Work with brain injury society aids student researcher
Jamie Morrison, Brian Christie and Taylor Snowden. UVic Photo Services
"For the pilot research, we found some exciting improvements in cognition and reduction in symptoms, yet we don't really understand, at the biological level, what the reasons are for these cognitive improvements," says Jamie Morrison, a master's student in the UVic neuroscience graduate program who works in the concussion lab with Snowden and Christie.
Her part of the study, partnered with the VBIS, is conducting assessments and collecting blood and saliva from patients who play NeuroTracker twice a week for five weeks, then looking at various markers "to help better understand the tool itself and understand how it's helping improve outcomes for survivors."
She says the game "tries to engage that working memory attention and visual processing, and ideally by doing that, we hypothesize that these cognitive improvements are probably due to neuroplasticity, which is really exciting."
Morrison notes the game is not suitable for every concussion patient, including those whose symptoms are still too severe for this type of rehabilitation, but it shows promise.
She also runs the cognitive training program the UVic lab offers for free to people at the VBIS and says working with the group and its community has been a productive collaboration.
"I've gained a lot of valuable hands-on experience in the community working with the brain injury society learning from their staff and their clients," she says.
"They taught me so much about how I can be a better researcher, how I can better support TBI survivors," she says. "They have been a great partner to help educate me and make our research more applicable to those who we're actually trying to help."
Morrison, who has a family history with TBIs and joined the lab after volunteering with the VBIS, also credits Snowden for sharing her knowledge. She was in second year, studying sciences and interested in a career in health care when they met, and Snowden made sure the more junior student was well prepared for research and working in a lab.
Morrison says she's thankful for the mentorship of Snowden and Christie, and hopeful their work will lead to more accessible interventions for concussion patients.

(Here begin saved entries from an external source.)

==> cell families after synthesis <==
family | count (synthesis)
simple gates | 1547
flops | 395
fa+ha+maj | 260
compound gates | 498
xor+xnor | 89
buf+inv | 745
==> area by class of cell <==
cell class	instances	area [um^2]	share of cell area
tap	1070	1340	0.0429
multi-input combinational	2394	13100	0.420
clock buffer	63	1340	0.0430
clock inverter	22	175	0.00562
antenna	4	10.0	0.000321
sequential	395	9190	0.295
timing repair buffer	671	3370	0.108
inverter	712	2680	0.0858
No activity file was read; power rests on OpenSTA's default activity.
[src/hdl/bmhpq_pkg.sv]
package bmhpq_pkg;

  // Field widths fixed by the interface
  localparam int unsigned PRIO_W   = 8;
  localparam int unsigned PAY_W    = 16;
  localparam int unsigned ENTRY_W  = PRIO_W + PAY_W;
  localparam int unsigned CAP_W    = 7;
  localparam int unsigned STATUS_W = 2;
  localparam int unsigned TOP_W    = PRIO_W + 1;

  // Default queue depth and reset value of the capacity register
  localparam int unsigned       DEPTH_DEFAULT = 64;
  localparam logic [CAP_W-1:0]  CAP_RESET     = 7'd64;

  // Operation codes
  localparam logic FUNC_INSERT = 1'b0;
  localparam logic FUNC_REMOVE = 1'b1;

  // Result status codes
  localparam logic [STATUS_W-1:0] ST_OK    = 2'd0;
  localparam logic [STATUS_W-1:0] ST_FULL  = 2'd1;
  localparam logic [STATUS_W-1:0] ST_EMPTY = 2'd2;

  // One heap entry
  typedef struct packed {
    logic [PRIO_W-1:0] prio;
    logic [PAY_W-1:0]  pay;
  } entry_t;

endpackage

[src/hdl/bmhpq_ram.sv]
module bmhpq_ram
  import bmhpq_pkg::*;
#(
  parameter int unsigned DEPTH = DEPTH_DEFAULT,
  localparam int unsigned AW   = $clog2(DEPTH)
) (
  input  logic               clk_i,
  input  logic               wr_en_i,
  input  logic [AW-1:0]      wr_addr_i,
  input  logic [ENTRY_W-1:0] wr_data_i,
  input  logic               rd_en_i,
  input  logic [AW-1:0]      rd_addr_a_i,
  input  logic [AW-1:0]      rd_addr_b_i,
  output logic [ENTRY_W-1:0] rd_data_a_o,
  output logic [ENTRY_W-1:0] rd_data_b_o
);

  logic [ENTRY_W-1:0] mem [DEPTH];

  // Write port
  always_ff @(posedge clk_i) begin
    if (wr_en_i) begin
      mem[wr_addr_i] <= wr_data_i;
    end
  end

  // Two registered read ports
  always_ff @(posedge clk_i) begin
    if (rd_en_i) begin
      rd_data_a_o <= mem[rd_addr_a_i];
      rd_data_b_o <= mem[rd_addr_b_i];
    end
  end

endmodule

[src/hdl/binary_min_heap_priority_queue_unit.sv]
// Binary min-heap priority queue. A lower priority number is served first.
// Input channel (in_valid_i / in_stall_o): func_i selects insert or remove;
// priority_req_i and payload_i give the entry to insert. One result word per
// input word leaves on the output channel (out_valid_o / out_stall_i) with a
// status, the removed entry (zero when nothing was removed), the root
// priority after the operation (-1 when empty) and the entry count.
// capacity_limit is written through cfg_valid_i / cfg_ready_o / cfg_data_i
// only while the queue is idle, a rule the user must keep: the block itself
// does not enforce it. Values above DEPTH behave as DEPTH.
// Timing: one word is worked on at a time. A rejected insert, an empty remove
// or the removal of the last entry goes from S_IDLE straight to S_FINISH.
// An insert moves its entry up, each level costing a read of the single heap
// memory in S_UP_RD and a compare-and-write in S_UP_CMP; it ends with a write
// in S_UP_RD when the entry reaches the root. A remove loads the last entry in
// S_DN_LOAD and moves it down the same way through S_DN_RD and S_DN_CMP,
// ending with a write in S_DN_RD when it reaches a leaf. A finished result
// waits in the output register while the receiver stalls; the next word is
// accepted meanwhile, and its result waits in the FSM until the register
// frees. Reset empties the queue and sets capacity_limit to 64; heap memory
// contents are not cleared, as only entries below the count are ever used.
module binary_min_heap_priority_queue_unit
  import bmhpq_pkg::*;
#(
  parameter int unsigned DEPTH = DEPTH_DEFAULT,
  localparam int unsigned CNT_W = $clog2(DEPTH + 1)
) (
  input  logic                       clk_i,
  input  logic                       rst_ni,
  // Configuration write
  input  logic                       cfg_valid_i,
  output logic                       cfg_ready_o,
  input  logic [CAP_W-1:0]           cfg_data_i,
  // Request channel
  input  logic                       in_valid_i,
  output logic                       in_stall_o,
  input  logic                       func_i,
  input  logic [PRIO_W-1:0]          priority_req_i,
  input  logic [PAY_W-1:0]           payload_i,
  // Result channel
  output logic                       out_valid_o,
  input  logic                       out_stall_i,
  output logic [STATUS_W-1:0]        status_o,
  output logic [PAY_W-1:0]           removed_payload_o,
  output logic [PRIO_W-1:0]          removed_priority_o,
  output logic signed [TOP_W-1:0]    top_priority_o,
  output logic [CNT_W-1:0]           entry_count_o
);

  localparam int unsigned AW    = $clog2(DEPTH);
  localparam int unsigned XW    = AW + 1;
  localparam int unsigned CMP_W = (CNT_W > CAP_W) ? CNT_W : CAP_W;

  typedef enum logic [2:0] {
    S_IDLE,
    S_UP_RD,
    S_UP_CMP,
    S_DN_LOAD,
    S_DN_RD,
    S_DN_CMP,
    S_FINISH
  } state_e;

  state_e              state_q, state_d;
  logic [CNT_W-1:0]    cnt_q, cnt_d;
  logic [CAP_W-1:0]    cap_q, cap_d;
  logic [AW-1:0]       hole_q, hole_d;
  entry_t              item_q, item_d;
  entry_t              root_q, root_d;
  logic [STATUS_W-1:0] res_status_q, res_status_d;
  entry_t              res_entry_q, res_entry_d;

  logic                out_valid_q, out_valid_d;
  logic [STATUS_W-1:0] out_status_q, out_status_d;
  entry_t              out_entry_q, out_entry_d;
  logic [TOP_W-1:0]    out_top_q, out_top_d;
  logic [CNT_W-1:0]    out_cnt_q, out_cnt_d;

  // Memory access
  logic                wr_en;
  logic [AW-1:0]       wr_addr;
  entry_t              wr_data;
  logic                rd_en;
  logic [AW-1:0]       rd_addr_a, rd_addr_b;
  entry_t              rd_a, rd_b;

  // Heap index arithmetic
  logic [AW-1:0]       parent;
  logic [XW-1:0]       left_w, right_w, cnt_x;
  logic                left_ok, right_ok;
  logic                ins_full;
  logic [PRIO_W-1:0]   best_prio;
  logic                sel_left, sel_right;
  logic                out_free;

  bmhpq_ram #(
    .DEPTH (DEPTH)
  ) u_ram (
    .clk_i       (clk_i),
    .wr_en_i     (wr_en),
    .wr_addr_i   (wr_addr),
    .wr_data_i   (wr_data),
    .rd_en_i     (rd_en),
    .rd_addr_a_i (rd_addr_a),
    .rd_addr_b_i (rd_addr_b),
    .rd_data_a_o (rd_a),
    .rd_data_b_o (rd_b)
  );

  // Parent and children of the hole
  assign parent   = (hole_q - AW'(1)) >> 1;
  assign left_w   = {hole_q, 1'b1};
  assign right_w  = left_w + XW'(1);
  assign cnt_x    = XW'(cnt_q);
  assign left_ok  = left_w < cnt_x;
  assign right_ok = right_w < cnt_x;

  // Full when the count reaches the limit or the depth
  assign ins_full = (CMP_W'(cnt_q) >= CMP_W'(cap_q)) || (cnt_q == CNT_W'(DEPTH));

  // Pick the smallest of item and children; a child wins ties, and the right child wins a tie with the left
  assign sel_left  = rd_a.prio <= item_q.prio;
  assign best_prio = sel_left ? rd_a.prio : item_q.prio;
  assign sel_right = right_ok && (rd_b.prio <= best_prio);

  assign out_free = !out_valid_q || !out_stall_i;

  always_comb begin
    state_d      = state_q;
    cnt_d        = cnt_q;
    cap_d        = cap_q;
    hole_d       = hole_q;
    item_d       = item_q;
    res_status_d = res_status_q;
    res_entry_d  = res_entry_q;
    out_status_d = out_status_q;
    out_entry_d  = out_entry_q;
    out_top_d    = out_top_q;
    out_cnt_d    = out_cnt_q;
    out_valid_d  = out_valid_q && out_stall_i;
    wr_en        = 1'b0;
    wr_addr      = hole_q;
    wr_data      = item_q;
    rd_en        = 1'b0;
    rd_addr_a    = '0;
    rd_addr_b    = '0;

    if (cfg_valid_i) begin
      cap_d = cfg_data_i;
    end

    unique case (state_q)
      S_IDLE: begin
        if (in_valid_i) begin
          res_status_d = ST_OK;
          res_entry_d  = '0;
          if (func_i == FUNC_INSERT) begin
            if (ins_full) begin
              res_status_d = ST_FULL;
              state_d      = S_FINISH;
            end else begin
              item_d  = '{prio: priority_req_i, pay: payload_i};
              hole_d  = AW'(cnt_q);
              cnt_d   = cnt_q + CNT_W'(1);
              state_d = S_UP_RD;
            end
          end else if (cnt_q == '0) begin
            res_status_d = ST_EMPTY;
            state_d      = S_FINISH;
          end else begin
            res_entry_d = root_q;
            cnt_d       = cnt_q - CNT_W'(1);
            if (cnt_q == CNT_W'(1)) begin
              state_d = S_FINISH;
            end else begin
              // fetch the last entry, it moves to the root
              rd_en     = 1'b1;
              rd_addr_a = AW'(cnt_q - CNT_W'(1));
              state_d   = S_DN_LOAD;
            end
          end
        end
      end
      S_UP_RD: begin
        if (hole_q == '0) begin
          wr_en   = 1'b1;
          state_d = S_FINISH;
        end else begin
          rd_en     = 1'b1;
          rd_addr_a = parent;
          state_d   = S_UP_CMP;
        end
      end
      S_UP_CMP: begin
        wr_en = 1'b1;
        if (rd_a.prio > item_q.prio) begin
          // move the parent down into the hole
          wr_data = rd_a;
          hole_d  = parent;
          state_d = S_UP_RD;
        end else begin
          state_d = S_FINISH;
        end
      end
      S_DN_LOAD: begin
        item_d  = rd_a;
        hole_d  = '0;
        state_d = S_DN_RD;
      end
      S_DN_RD: begin
        if (!left_ok) begin
          wr_en   = 1'b1;
          state_d = S_FINISH;
        end else begin
          rd_en     = 1'b1;
          rd_addr_a = AW'(left_w);
          rd_addr_b = AW'(right_w);
          state_d   = S_DN_CMP;
        end
      end
      S_DN_CMP: begin
        wr_en = 1'b1;
        if (sel_right) begin
          wr_data = rd_b;
          hole_d  = AW'(right_w);
          state_d = S_DN_RD;
        end else if (sel_left) begin
          wr_data = rd_a;
          hole_d  = AW'(left_w);
          state_d = S_DN_RD;
        end else begin
          state_d = S_FINISH;
        end
      end
      S_FINISH: begin
        if (out_free) begin
          out_valid_d  = 1'b1;
          out_status_d = res_status_q;
          out_entry_d  = res_entry_q;
          out_top_d    = (cnt_q == '0) ? '1 : {1'b0, root_q.prio};
          out_cnt_d    = cnt_q;
          state_d      = S_IDLE;
        end
      end
      default: begin
        state_d = S_IDLE;
      end
    endcase

    // Mirror the root entry
    root_d = root_q;
    if (wr_en && (wr_addr == '0)) begin
      root_d = wr_data;
    end
  end

  // Control and result registers
  always_ff @(posedge clk_i or negedge rst_ni) begin
    if (!rst_ni) begin
      state_q     <= S_IDLE;
      cnt_q       <= '0;
      cap_q       <= CAP_RESET;
      out_valid_q <= 1'b0;
    end else begin
      state_q     <= state_d;
      cnt_q       <= cnt_d;
      cap_q       <= cap_d;
      out_valid_q <= out_valid_d;
    end
  end

  // Payload registers
  always_ff @(posedge clk_i) begin
    hole_q       <= hole_d;
    item_q       <= item_d;
    root_q       <= root_d;
    res_status_q <= res_status_d;
    res_entry_q  <= res_entry_d;
    out_status_q <= out_status_d;
    out_entry_q  <= out_entry_d;
    out_top_q    <= out_top_d;
    out_cnt_q    <= out_cnt_d;
  end

  assign cfg_ready_o        = 1'b1;
  assign in_stall_o         = (state_q != S_IDLE);
  assign out_valid_o        = out_valid_q;
  assign status_o           = out_status_q;
  assign removed_payload_o  = out_entry_q.pay;
  assign removed_priority_o = out_entry_q.prio;
  assign top_priority_o     = out_top_q;
  assign entry_count_o      = out_cnt_q;

endmodule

Lab head lauds trainees Snowden and Morrison
"I've got this amazing cohort of trainees who have really done a fantastic job at helping create and conduct this unique research program," says Christie.
The head of the lab raves about Snowden's work as a researcher and mentor as well as Morrison's experience and empathy working with people with neurological deficits.
He's also proud of their results, saying, "Taylor and Jamie are nearing the end of their theses," he says, "and the work that they've been doing will show for the first time, both in people who have had severe traumatic brain injuries as well as people who have a history of concussions, that programs like NeuroTracker can have positive benefits by increasing the production of neurotrophins that can enhance brain plasticity."
Their work has also shown NeuroTracker's potential as a diagnostic tool, he says.
The goal of he and his team is to provide hope for people living with brain injuries while advancing knowledge about concussions.
Brain health conference in April 2025
Christie, Snowden, Morrison and the UVic Concussion Lab will be hosting a Brain Health Summit, an initiative of Toronto-based Brain Changes, in April in nearby Sidney.